Recordamos el 2
de Abril 1892, como fecha de los caídos y héroes de Malvinas, pero siempre está
la otra historia, la más escondida y nefasta, la que no se puede conmemorar, la
de un gobierno de facto, desprestigiado y decadente, que intenta perpetuarse
mediante una causa justa. La recuperación de Malvinas es una causa nacional,
aunque todos queremos que sea por medios pacíficos, racionales.
Pero hay otro 2
de abril, el de 1976, que fue donde se manifiesta la verdadera intención de la
Última Dictadura Cívico Militar, lejos de “pacificar la Argentina” o “erradicar
la lucha de las guerrillas” de esa época. Ese día fue cuando Martínez de Hoz
expuso al pueblo su plan económico. De hecho, la primera medida de la Dictadura
de Videla fue la intervención de 2 instituciones básicas para destruir un plan
de desarrollo: la CGT y la vieja CGE. El verdadero plan, para que la
Argentina solo produzca bienes primarios y bicicleta financiera, y no
desarrolle su industria, ni distribuya su riqueza. Básicamente, que no pueda
ser independiente. A partir de ese plan, se destruyeron miles de industrias
pymes, creció la desocupación y la pobreza, y nos endeudamos
fenomenalmente.
Como esas
bromas del destino, fue otro 2 de abril, el de 1991, cuando entra en vigor el
plan de Convertibilidad anunciado por el ministro Cavallo, con idénticos
resultados al programa del 1976.
En este 2 de
abril, la Confederación General Empresaria de la República Argentina recuerda
con tristeza todos estos 2 de abril.
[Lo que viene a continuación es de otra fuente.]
Source: an optimization exercise on an open RTL-to-GDS flow (aim: small area and a short achievable clock period). Production flows keep margins and buffers that such runs may drop.
At most, simulation tests tie the RTL to the original design; equivalence was not proved.
Power figures rest on the tool's default switching activity, not on a simulated workload.

Setup of run A:
==> flow/design.v <==
module JTAG_AOI222(a0, b0, a1, b1, a2, b2, y);
	input  a0, b0, a1, b1, a2, b2;
	output y;
	assign y = ~((a0 & b0) | (a1 & b1) | (a2 & b2));
endmodule
module JTAG_WriteMux(we, keep, w, q, d);
	input  we, keep;
	input  [31:0] w, q;
	output [31:0] d;
	assign d = ({32{we}} & w) | ({32{keep}} & q);
endmodule
module JTAG_ReadBit(sel, r, sh, wsh, hold, w, d);
	input  [14:0] sel;
	input  [14:0] r;
	input  sh, wsh, hold, w;
	output d;
	wire [5:0] y;
	JTAG_AOI222 u0(.a0(sel[0]),  .b0(r[0]),  .a1(sel[1]),  .b1(r[1]),  .a2(sel[2]),  .b2(r[2]),  .y(y[0]));
	JTAG_AOI222 u1(.a0(sel[3]),  .b0(r[3]),  .a1(sel[4]),  .b1(r[4]),  .a2(sel[5]),  .b2(r[5]),  .y(y[1]));
	JTAG_AOI222 u2(.a0(sel[6]),  .b0(r[6]),  .a1(sel[7]),  .b1(r[7]),  .a2(sel[8]),  .b2(r[8]),  .y(y[2]));
	JTAG_AOI222 u3(.a0(sel[9]),  .b0(r[9]),  .a1(sel[10]), .b1(r[10]), .a2(sel[11]), .b2(r[11]), .y(y[3]));
	JTAG_AOI222 u4(.a0(sel[12]), .b0(r[12]), .a1(sel[13]), .b1(r[13]), .a2(sel[14]), .b2(r[14]), .y(y[4]));
	assign y[5] = ~((sh & wsh) | (hold & w));
	assign d = ~(&y);
endmodule
From an optimization exercise on the open Yosys and OpenROAD flow, aimed at small area, a short achievable clock period and few clock cycles per item; shortcuts taken in it are not production practice.
No activity file was given, so power comes from the tool's default toggle rates.

// sqrt_mult_system
module sqrt_mult_system (
    input clk_i,
    input rst_i,
    input start_i,
    input [7:0] a_bi,
    input [7:0] b_bi,
    output [15:0] result,
    output done
);
Settings: LEC_CHECK=0, CAP_MARGIN=20, CORE_MARGIN=2, CORE_UTILIZATION=40, SLEW_MARGIN=20; clock period 5.0 ns.
standard.sh (not shown) runs the stock make flow with config.mk's settings and CLKGATE_MAP_FILE= SYNTH_SCRIPT=/design/flow/synth_recipe.tcl, a recipe that flattens the netlist after the stock synthesis.
==> flow/flow/run.sh <==
#!/bin/bash
# Layout flow: the standard ORFS flow, with two changes.
#  1. Synthesis is ORFS's own script (with the standard flow's -nofsm -noshare wrapper,
#     flatten and renaming, as in synth_recipe.tcl), but ABC maps with the
#     script in flow/abc.script and full/half adder extraction can be skipped.
#  2. The port buffers inserted during placement are buf cells instead of
#     the slow clkdlybuf cells that buffer_ports picks by default.
# Settings come from flow/params.sh. Each tool's output goes to its own log.
set -euo pipefail
HERE=$(pwd)
source "$HERE/flow/params.sh"
export MY_ABC_SCRIPT="$HERE/flow/abc.script"
export MY_NOFA
export BUFFER_PORTS_ARGS="-buffer_cell $PORT_BUFFER"
sed "s#SYNTH_SCRIPT=[^ ]*#SYNTH_SCRIPT=$HERE/flow/synth.tcl#" standard.sh > my_standard.sh
bash my_standard.sh finish > flow_make.log 2>&1
==> flow/flow/abc.script <==
strash
dch
map -D 1000
topo
stime -c
==> flow/flow/params.sh <==
MY_NOFA=1
PORT_BUFFER=sky130_fd_sc_hd__buf_1
==> flow/flow/synth.tcl <==
# synth_recipe.tcl with two hooks: abc runs flow/abc.script (MY_ABC_SCRIPT),
# and extract_fa is skipped when MY_NOFA is 1.
proc synth {args} { yosys synth -nofsm -noshare {*}$args }
proc abc {args} {
  set out {}
  set skip 0
  foreach a $args {
    if {$skip} { set skip 0; continue }
    if {$a eq "-script" || $a eq "-D"} { set skip 1; continue }
    lappend out $a
  }
  lappend out -script $::env(MY_ABC_SCRIPT)
  yosys abc {*}$out
}
if {$::env(MY_NOFA)} { proc extract_fa {args} {} }
source $::env(SCRIPTS_DIR)/synth.tcl
# left out here: clear keep_hierarchy, flatten, clean up, hide names made inside functions, write 1_2_yosys.v
Edit:
==> flow/flow/abc.script (replaced) <==
strash
dch
map -a
topo
stime -c
- SETUP_SLACK_MARGIN: unset -> 2.0
Result:
- The changed run finished clean
- sequential power is about the same
- die area rises by 1.1%
- worst setup slack gets better by 0.36 ns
A su vez, lamentamos que aún no se haya
aprendido nada de nuestra historia, y volvamos a repetirla sin ningún
atenuante, con diferentes métodos, pero idénticos objetivos.
Por todo esto
decimos NUNCA MÁS que los esfuerzos de los argentinos sean en beneficio de
otros y NUNCA MÁS la destrucción sistemática del aparato productivo, que trae
riquezas, trabajo y dignidad a los argentinos.